Relative frequency of resistance genes for different species of Staphylococcus. Color variations show different percentages. 0 = absence of resistance gene
Of the samples carrying the blaZ gene, 83.5% (56/67) showed phenotypic resistance to penicillin; 63.6% (14/22) of the tetL positive samples were resistant to tetracycline in the disc-diffusion test, and 59.0% (13/22) of the positive tetL samples were also phenotypically resistant to tetracycline. One positive mecA sample (0.9%; 1/110) also presented phenotypical resistance to oxacillin and to cefoxitin, and one vanB positive sample (0.9% 1/110) was resistant to vancomycin in the phenotypical test.
Among the Staphylococcus spp. isolates, 10.9% (12/110) had both tetracycline resistance genes (tetL and tetM) and 7.2% (8/110) presented multiple genotypical resistance, presenting three resistance genes (blaZ, tetL, and tetM).
Discussion
This is the first study evaluating the occurrence of bovine subclinical mastitis caused by Staphylococcus spp. and investigating the phenotypic and genotypic resistance profile of these bacteria in Piauí, Brazil.
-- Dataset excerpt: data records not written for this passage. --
[src/rtl/key_debounce.sv]
// One key: 2-flop synchronizer followed by a saturating stability counter.
module key_debounce #(
   parameter int unsigned DEBOUNCE_CYCLES = 1000000
) (
   input  logic clk,
   input  logic rst,
   input  logic key,
   output logic stable
);

   localparam int unsigned    CW      = (DEBOUNCE_CYCLES < 2) ? 1 : $clog2(DEBOUNCE_CYCLES + 1);
   localparam logic [CW-1:0]  CNT_MAX = CW'(DEBOUNCE_CYCLES);

   logic          sync1;
   logic          sync2;
   logic [CW-1:0] cnt;

   // Synchronize, then accept a change only after DEBOUNCE_CYCLES consecutive differing samples
   always_ff @(posedge clk) begin
      if (rst) begin
         sync1  <= 1'b0;
         sync2  <= 1'b0;
         cnt    <= '0;
         stable <= 1'b0;
      end else begin
         sync1 <= key;
         sync2 <= sync1;
         if (sync2 == stable) begin
            cnt <= '0;
         end else if (cnt >= CNT_MAX - CW'(1)) begin
            stable <= sync2;
            cnt    <= '0;
         end else begin
            cnt <= cnt + CW'(1);
         end
      end
   end

endmodule

[src/rtl/key_note_sel.sv]
// Debounced 8-key piano front end: priority note select, note FSM and half-period lookup.
module key_note_sel
   import piano_pkg::*;
#(
   parameter int unsigned DEBOUNCE_CYCLES = 1000000
) (
   input  logic                clk,
   input  logic                rst,
   input  logic [NUM_KEYS-1:0] keys,
   output logic                note_on,
   output logic [IDX_W-1:0]    note_idx,
   output logic [HP_W-1:0]     half_period,
   output logic                note_change
);

   logic [NUM_KEYS-1:0] db;
   logic [IDX_W-1:0]    sel;
   note_state_t         state;

   for (genvar i = 0; i < NUM_KEYS; i++) begin : g_key
      key_debounce #(
         .DEBOUNCE_CYCLES (DEBOUNCE_CYCLES)
      ) u_debounce (
         .clk    (clk),
         .rst    (rst),
         .key    (keys[i]),
         .stable (db[i])
      );
   end

   // Fixed priority: lowest-index debounced key wins
   always_comb begin
      sel = '0;
      for (int i = NUM_KEYS - 1; i >= 0; i--) begin
         if (db[i]) sel = IDX_W'(i);
      end
   end

   // Note FSM; idx/half_period hold in IDLE so the tone finishes its half-cycle
   always_ff @(posedge clk) begin
      if (rst) begin
         state       <= ST_IDLE;
         note_on     <= 1'b0;
         note_idx    <= KEY_C4;
         half_period <= HP_C4;
         note_change <= 1'b0;
      end else begin
         note_change <= 1'b0;
         case (state)
            ST_IDLE: begin
               if (|db) begin
                  state       <= ST_ACTIVE;
                  note_on     <= 1'b1;
                  note_idx    <= sel;
                  half_period <= half_period_of(sel);
                  note_change <= 1'b1;
               end
            end
            ST_ACTIVE: begin
               if (db == '0) begin
                  state       <= ST_IDLE;
                  note_on     <= 1'b0;
                  note_change <= 1'b1;
               end else if (sel != note_idx) begin
                  note_idx    <= sel;
                  half_period <= half_period_of(sel);
                  note_change <= 1'b1;
               end
            end
            default: begin
               state   <= ST_IDLE;
               note_on <= 1'b0;
            end
         endcase
      end
   end

endmodule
Our findings concurred with that of most etiological studies (those conducted in Brazil and globally) on bovine subclinical mastitis that Staphylococcus spp. were predominant (59.45%; 110/185) in the milk samples extracted from cows affected with subclinical mastitis [7, 8, 12, 19, 21, 36,37,38,39]. This study can be considered the most widespread study in identifying all Staphylococcus spp. (S. arlettae, S. capitis, S. chromogenes, S. gallinarum, S. haemolyticus, S. hominis, S. sciuri, and S. warneri) responsible for causing bovine subclinical mastitis in the Northeast region of Brazil; most studies have only identified S. aureus and coagulase-negative staphylococci (CoNS) as the causative agents in this region [21, 22, 36, 39]. These species, while never identified in Northeast Brazil, have been identified in the South and Southeast regions of Brazil [38]. Additionally, our findings emphasize the importance of the MALDI-TOF MS technique in investigating the etiology of bovine subclinical mastitis, as it is quick, cost-efficient, and easily operatable [40].
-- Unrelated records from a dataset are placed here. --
## src/rtl/branch_pred_ctrl_if.sv

```systemverilog
// Fetch/execute handshake bundle for the branch predictor controller.
interface branch_pred_ctrl_if #(
    parameter int unsigned W_ADDR = 32,
    parameter int unsigned DEPTH  = 4
);
    localparam int unsigned CW = $clog2(DEPTH) + 1;

    logic              lookup_v_i;
    logic [W_ADDR-1:0] lookup_pc_i;
    logic              lookup_rdy_o;
    logic              pred_v_o;
    logic              pred_taken_o;
    logic              resolve_v_i;
    logic              resolve_taken_i;
    logic              flush_o;
    logic [CW-1:0]     count_o;
    logic              err_o;

    // Fetch/execute side: issues lookups and resolves.
    modport master (
        output lookup_v_i, lookup_pc_i, resolve_v_i, resolve_taken_i,
        input  lookup_rdy_o, pred_v_o, pred_taken_o, flush_o, count_o, err_o
    );

    // Predictor side.
    modport slave (
        input  lookup_v_i, lookup_pc_i, resolve_v_i, resolve_taken_i,
        output lookup_rdy_o, pred_v_o, pred_taken_o, flush_o, count_o, err_o
    );
endinterface

```

## src/rtl/branch_pred_ctrl.sv

```systemverilog
// Bimodal branch predictor: 2-bit saturating counters plus an in-order queue of
// unresolved predictions; a mispredicting resolve clears the queue and flushes fetch.
module branch_pred_ctrl #(
    parameter int unsigned W_ADDR = 32,
    parameter int unsigned W_IDX  = 4,
    parameter int unsigned DEPTH  = 4
) (
    input  logic               clk,
    input  logic               reset,
    branch_pred_ctrl_if.slave  bp
);
    localparam int unsigned N_ENT = 2 ** W_IDX;
    localparam int unsigned PW    = $clog2(DEPTH);
    localparam int unsigned CW    = $clog2(DEPTH) + 1;

    typedef struct packed {
        logic [W_IDX-1:0] idx;
        logic             pred;
    } entry_t;

    typedef enum logic {RUN, FLUSH} state_t;

    state_t            state_q;
    logic [1:0]        ctr_q [N_ENT];
    entry_t            queue_q [DEPTH];
    logic [PW-1:0]     wr_ptr_q, wr_ptr_d;
    logic [PW-1:0]     rd_ptr_q, rd_ptr_d;
    logic [CW-1:0]     count_q, count_d;
    logic              pred_v_q, pred_taken_q, flush_q, err_q;

    logic [W_IDX-1:0]  lookup_idx;
    entry_t            head;
    logic              have_entry, pop, mispredict, rdy, push;
    logic [1:0]        head_ctr_upd;
    logic              unused_pc;

    // PC word index selects the counter; other PC bits are ignored.
    assign lookup_idx = bp.lookup_pc_i[W_IDX+1:2];
    assign unused_pc  = ^{bp.lookup_pc_i[W_ADDR-1:W_IDX+2], bp.lookup_pc_i[1:0]};

    // Resolve qualification and lookup acceptance.
    assign head       = queue_q[rd_ptr_q];
    assign have_entry = (state_q == RUN) && (count_q != '0);
    assign pop        = bp.resolve_v_i && have_entry;
    assign mispredict = pop && (bp.resolve_taken_i != head.pred);
    assign rdy        = (state_q == RUN) && (count_q < CW'(DEPTH)) && !mispredict;
    assign push       = bp.lookup_v_i && rdy;

    // Saturating update of the counter belonging to the oldest entry.
    always_comb begin
        head_ctr_upd = ctr_q[head.idx];
        if (bp.resolve_taken_i) begin
            if (ctr_q[head.idx] != 2'b11) head_ctr_upd = ctr_q[head.idx] + 2'b01;
        end else begin
            if (ctr_q[head.idx] != 2'b00) head_ctr_upd = ctr_q[head.idx] - 2'b01;
        end
    end

    // Queue pointer and occupancy next-state; a mispredict empties the queue.
    always_comb begin
        wr_ptr_d = wr_ptr_q;
        rd_ptr_d = rd_ptr_q;
        count_d  = count_q;
        if (push) wr_ptr_d = PW'(wr_ptr_q + PW'(1));
        if (pop)  rd_ptr_d = PW'(rd_ptr_q + PW'(1));
        if (push && !pop)      count_d = CW'(count_q + CW'(1));
        else if (!push && pop) count_d = CW'(count_q - CW'(1));
        if (mispredict) begin
            wr_ptr_d = '0;
            rd_ptr_d = '0;
            count_d  = '0;
        end
    end

    // State, counter table, queue storage and registered outputs.
    always_ff @(posedge clk or negedge reset) begin
        if (!reset) begin
            state_q      <= RUN;
            wr_ptr_q     <= '0;
            rd_ptr_q     <= '0;
            count_q      <= '0;
            pred_v_q     <= 1'b0;
            pred_taken_q <= 1'b0;
            flush_q      <= 1'b0;
            err_q        <= 1'b0;
            for (int i = 0; i < int'(N_ENT); i++) ctr_q[i] <= 2'b01;
            for (int i = 0; i < int'(DEPTH); i++) queue_q[i] <= '0;
        end else begin
            wr_ptr_q     <= wr_ptr_d;
            rd_ptr_q     <= rd_ptr_d;
            count_q      <= count_d;
            pred_v_q     <= push;
            pred_taken_q <= push & ctr_q[lookup_idx][1];
            flush_q      <= mispredict;
            if (push) queue_q[wr_ptr_q] <= '{idx: lookup_idx, pred: ctr_q[lookup_idx][1]};
            if (pop)  ctr_q[head.idx] <= head_ctr_upd;
            if (bp.resolve_v_i && !have_entry) err_q <= 1'b1;
            case (state_q)
                RUN:     if (mispredict) state_q <= FLUSH;
                FLUSH:   state_q <= RUN;
                default: state_q <= RUN;
            endcase
        end
    end

    assign bp.lookup_rdy_o = rdy;
    assign bp.pred_v_o     = pred_v_q;
    assign bp.pred_taken_o = pred_taken_q;
    assign bp.flush_o      = flush_q;
    assign bp.count_o      = count_q;
    assign bp.err_o        = err_q;
endmodule

```

## src/flat_wrapper.sv

```systemverilog
// flat-port wrapper written by rule: the top's interface ports become plain ports
module branch_pred_ctrl_flat 
#(
    parameter int unsigned W_ADDR = 32,
    parameter int unsigned W_IDX  = 4,
    parameter int unsigned DEPTH  = 4
)
  (clk, reset, bp_lookup_v_i, bp_lookup_pc_i, bp_resolve_v_i, bp_resolve_taken_i, bp_lookup_rdy_o, bp_pred_v_o, bp_pred_taken_o, bp_flush_o, bp_count_o, bp_err_o);
  branch_pred_ctrl_if #(.W_ADDR(W_ADDR), .DEPTH(DEPTH)) bp_i ();
  input  logic clk;
  input  logic reset;
  input wire logic [$bits(bp_i.lookup_v_i)-1:0] bp_lookup_v_i;
  input wire logic [$bits(bp_i.lookup_pc_i)-1:0] bp_lookup_pc_i;
  input wire logic [$bits(bp_i.resolve_v_i)-1:0] bp_resolve_v_i;
  input wire logic [$bits(bp_i.resolve_taken_i)-1:0] bp_resolve_taken_i;
  output wire logic [$bits(bp_i.lookup_rdy_o)-1:0] bp_lookup_rdy_o;
  output wire logic [$bits(bp_i.pred_v_o)-1:0] bp_pred_v_o;
  output wire logic [$bits(bp_i.pred_taken_o)-1:0] bp_pred_taken_o;
  output wire logic [$bits(bp_i.flush_o)-1:0] bp_flush_o;
  output wire logic [$bits(bp_i.count_o)-1:0] bp_count_o;
  output wire logic [$bits(bp_i.err_o)-1:0] bp_err_o;
  assign bp_i.lookup_v_i = bp_lookup_v_i;
  assign bp_i.lookup_pc_i = bp_lookup_pc_i;
  assign bp_i.resolve_v_i = bp_resolve_v_i;
  assign bp_i.resolve_taken_i = bp_resolve_taken_i;
  assign bp_lookup_rdy_o = bp_i.lookup_rdy_o;
  assign bp_pred_v_o = bp_i.pred_v_o;
  assign bp_pred_taken_o = bp_i.pred_taken_o;
  assign bp_flush_o = bp_i.flush_o;
  assign bp_count_o = bp_i.count_o;
  assign bp_err_o = bp_i.err_o;
  branch_pred_ctrl #(.W_ADDR(W_ADDR), .W_IDX(W_IDX), .DEPTH(DEPTH)) u_core (.clk(clk), .reset(reset), .bp(bp_i));
endmodule
```

## config.mk

```make
export PLATFORM = sky130hd
export DESIGN_NAME = branch_pred_ctrl_flat
export DESIGN_NICKNAME = d
export VERILOG_FILES = /design/src/rtl/branch_pred_ctrl_if.sv /design/src/rtl/branch_pred_ctrl.sv /design/src/flat_wrapper.sv
export SDC_FILE = /design/constraint.sdc
export NUM_CORES = 1
export LEC_CHECK = 0
export ABC_AREA = 1
export CAP_MARGIN = 20
export CORE_MARGIN = 1.5
export CORE_UTILIZATION = 40
export CTS_CLUSTER_DIAMETER = 60
export CTS_CLUSTER_SIZE = 14
export DETAILED_ROUTE_END_ITERATION = 10
export GPL_TIMING_DRIVEN = 1
export SKIP_LAST_GASP = 1
export SYNTH_ARGS = -nofsm -noshare
export SYNTH_HDL_FRONTEND = slang
export SYNTH_SLANG_ARGS = --single-unit
```

## constraint.sdc

```tcl
create_clock -name clk -period 7 [get_ports clk]
set_clock_uncertainty 0.1 [all_clocks]
set_input_delay 1.4 -clock clk [delete_from_list [all_inputs] [get_ports clk]]
set_output_delay 1.4 -clock clk [all_outputs]
set_load 0.01 [all_outputs]
```

==> flow_summary_export.csv <==
group,metric,value,unit
yosys,synth_top_cell_by_area,"dfrtp_1",
detailed_routing,drt-total-wl,8690,microns
grt,gr-usage-met1,0.280,
power,pwr-share-comb,0.526,
grt,gr-total-overflow,0,
yosys,synth_compound_area_frac,0.0846,
detailed_routing,vias_per_cell,4.95,
worst_hold_path,hold_path.startpoint,"u_core.ctr_q[4]",
floorplan,die_y,97.4,microns
yosys,synthSimpleGateAreaFrac,0.340,
sta,fmax,216,MHz
job,maxCapViolations,0,
yosys,synth_top_cell_area_share,0.337,
layout,fin_nets,553,
power,switching_share,0.477,
layout,multiInputGateArea,0.00162,sq mm
critical_path,cp.arrival,3120,ps
sta,fin_crit,4620,ps
yosys,ys.flop_type,"dfrtp_1",
yosys,synthArstFlopShare,1.00,
clocking,clk_pin_slew,70,ps
power,internal_power,1210,uW
yosys,synth_edf_count,0,
yosys,synth_area_leaders,"dfrtp_1 34%, nand2_1 21%, dfstp_2 12%, inv_1 6.6%, nand3_1 4.6%",
grt,grt_pass1_wl,15000,microns
critical_path,critPathLaunchType,"input port",
grt,grt_max_degree,65,
sta,setup-tns-final,0,ps
floorplan,die-area,0.00949,sq mm
critical_path,timing.rr.start,"u_core.rd_ptr_q[0]",
layout,fillers,915,
placed_design,dp_hpwl,5840,microns
yosys,syn_avg_cell_area,7.22,sq um
layout,area_growth,13.9,%
clocking,cts_root_buffer,"clkbuf_8",
detailed_routing,drtAntennaViolNets,0,
worst_hold_path,hp-class,"reg2reg",
placed_design,gp_congestion,0.878,
clocking,cts_tree,"yes",
power,pwr-share-clk,0.188,
grt,antenna_found_initial,0,
yosys,yosysUniqueCellTypes,29,
layout,drive_gt1_frac,0.101,
grt,grtUsageMet2,0.310,
sta,drv_slew,0,
sta,tightestPinTransition,826,ps
power,power_frac_seq,0.286,
critical_path,critical_path_class,"in2out",
yosys,syn_area,0.00356,sq mm
power,p_leak,0.00202,uW
yosys,synthAdderAreaFrac,0.0232,
floorplan,die_w,97.4,microns
sta,rsz0062_at_grt,"no",
grt,grtUsageTotal,0.200,
yosys,ys_ff_latch,64,
critical_path,required,5500,ps
yosys,synth_top_family_by_area,"simple AND/OR/NAND/NOR gates",
layout,final_common_cell,"nand2_1",
power,irDropWorstVdd,333,uV
critical_path,cp_max_fo,5,
detailed_routing,via_count,3086,
yosys,yosysWarningCount,0,
floorplan,core,0.00868,sq mm
clocking,cts_buffer_depth,2,
sta,relSlewSlack,0.449,
power,powerDensity,571,mW/mm^2
grt,grt_pass1_vias,2971,
layout,diodes,0,
placed_design,io_buffers,16,
clocking,hold_buffers,0,
yosys,synthXorXnorAreaFrac,0.00491,
critical_path,crit_path_end_kind,"output pin",
placed_design,place_area,0.00379,sq mm
yosys,synthMuxAreaShare,0,
sta,hold_viol,0,
clocking,htree_levels,3,
detailed_routing,first_pass_iters,5,
yosys,synth_nets,537,
status,run_status,"finished, final reports clean",
layout,layout.area.seq,0.00162,sq mm
clocking,cts_buffers,9,
sta,finalSetupViolCount,0,
clocking,postCtsSetupRepairBufs,0,
power,power.switching,1100,uW
detailed_routing,drt_iter0_drc,194,
layout,final_cell_mix,"204 x nand2_1, 63 x inv_1, 48 x dfrtp_1, 33 x nand3_1, 31 x nor2_1",
clocking,cts_resized,0,
detailed_routing,drc,0,
floorplan,rows,34,
sta,finalCritPeriodShare,0.661,
floorplan,initial_core_util,0.411,
clocking,clkLatencyLatePin,360,ps
detailed_routing,routedWlPerCell,13.9,microns
yosys,synthCells,494,
critical_path,startpoint,"bp_resolve_v_i",
floorplan,io_pins,45,
layout,design_area,0.00406,sq mm
grt,met3_usage,0.0367,
clocking,cts_num_sinks,64,
yosys,ys_seq_area_frac,0.455,
grt,top_usage_layer,"met2",
## critical path, stage by stage
cell,delay [ps]
clkdlybuf4s50_1,470
nand2_1,130
inv_1,160
nand2_1,100
nor2_2,190
inv_2,100
nand2_1,80
inv_2,30
clkdlybuf4s50_1,460
## registers in the layout, indices dropped and copies added, names as in the netlist
| name | flops |
|---|---|
| u_core.ctr_q | 32 |
| u_core.queue_q | 20 |
| u_core.rd_ptr_q | 2 |
| u_core.wr_ptr_q | 2 |
| u_core.bp.count_o | 3 |
| u_core.bp.pred_v_o | 1 |
| u_core.state_q | 1 |
| u_core.bp.err_o | 1 |
| u_core.bp.pred_taken_o | 1 |
| u_core.bp.flush_o | 1 |
## cell usage after synthesis (2+ instances only)
cell	number
o21ai_0	20
xor2_1	2
nand2_2	5
o21ai_1	6
nor3_1	2
ha_1	5
inv_2	5
a21oi_1	10
nor2_1	31
buf_2	4
nand3b_1	8
inv_1	63
buf_4	4
nand3_1	33
clkbuf_1	3
dfrtp_1	48
o21a_1	8
dfstp_2	16
or2_2	2
nor2_2	4
nand2_1	204
o211ai_1	4
## power groups by stage
| stage | registers [uW] | logic [uW] | clock network [uW] |
|---|---|---|---|
| 2_1_floorplan | 637 | 946 | 0 |
| 3_3_place_gp | 662 | 1200 | 0 |
| 3_5_place_dp | 668 | 1220 | 0 |
| 4_1_cts | 663 | 1220 | 444 |
| 5_1_grt | 684 | 1400 | 457 |
| 6_report | 662 | 1220 | 436 |
## cell families (layout without fill, tap and decap cells)
group / Yosys count / count (layout)
compound gates: 51 / 51
simple gates: 291 / 291
fa+ha+maj: 6 / 6
flops: 64 / 64
xor+xnor: 2 / 2
buf+inv: 80 / 101
## stage by stage
step | setup WS [ps] | cells | hold WS, ps | power [uW] | utilization
after floorplan | 3110 | 494 | 344 | 1580 | -
after global placement | 2120 | 607 | 354 | 1860 | 0.437
after detailed placement | 2130 | 607 | 355 | 1880 | 0.437
after CTS | 2350 | 623 | 368 | 2330 | 0.468
after global routing | 2200 | 623 | 389 | 2540 | 0.468
final | 2380 | 623 | 367 | 2320 | 0.468
## path summary, 6_finish.rpt
check                                        to  slack [ps]  cells after the start
min in group asynchronous     u_core.queue_q[6]        1120                      2
setup / recovery                bp_lookup_rdy_o        2380                      9
hold / removal                  u_core.ctr_q[4]         370                      2
hold reg to reg                 u_core.ctr_q[4]         370                      2
max in group asynchronous       u_core.ctr_q[7]        5140                      2
setup reg to reg           u_core.bp.count_o[2]        3360                     18
## per-layer routing
| layer | vias to the layer above | routed length (microns) |
|---|---|---|
| met2 | 69 | 3960 |
| met5 | - | 0 |
| li1 | 1556 | - |
| met1 | 1448 | 4200 |
| met4 | 0 | 164 |
| met3 | 13 | 356 |
## area by class of cell
| type | count | share of cell area |
|---|---|---|
| clock buffers | 11 | 0.0348 |
| clock inverters | 5 | 0.0314 |
| inverters | 68 | 0.0629 |
| multi-input cells | 350 | 0.398 |
| flip-flops and latches | 64 | 0.400 |
| well taps | 108 | 0.0333 |
| repair buffers | 17 | 0.0401 |
No activity file was read; power rests on OpenSTA's default activity.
Post identifying the bacterial species, we generated the phenotypic resistance profile of the Staphylococcus spp. isolates using the disk diffusion test. We observed that resistance to penicillin and ampicillin was above 60.0%. This observation can be attributed to the wide-scale use of these drugs in the treatment of this disease [21, 41]. On the other hand, less than 40.0% of the isolates displayed resistance against other antimicrobials.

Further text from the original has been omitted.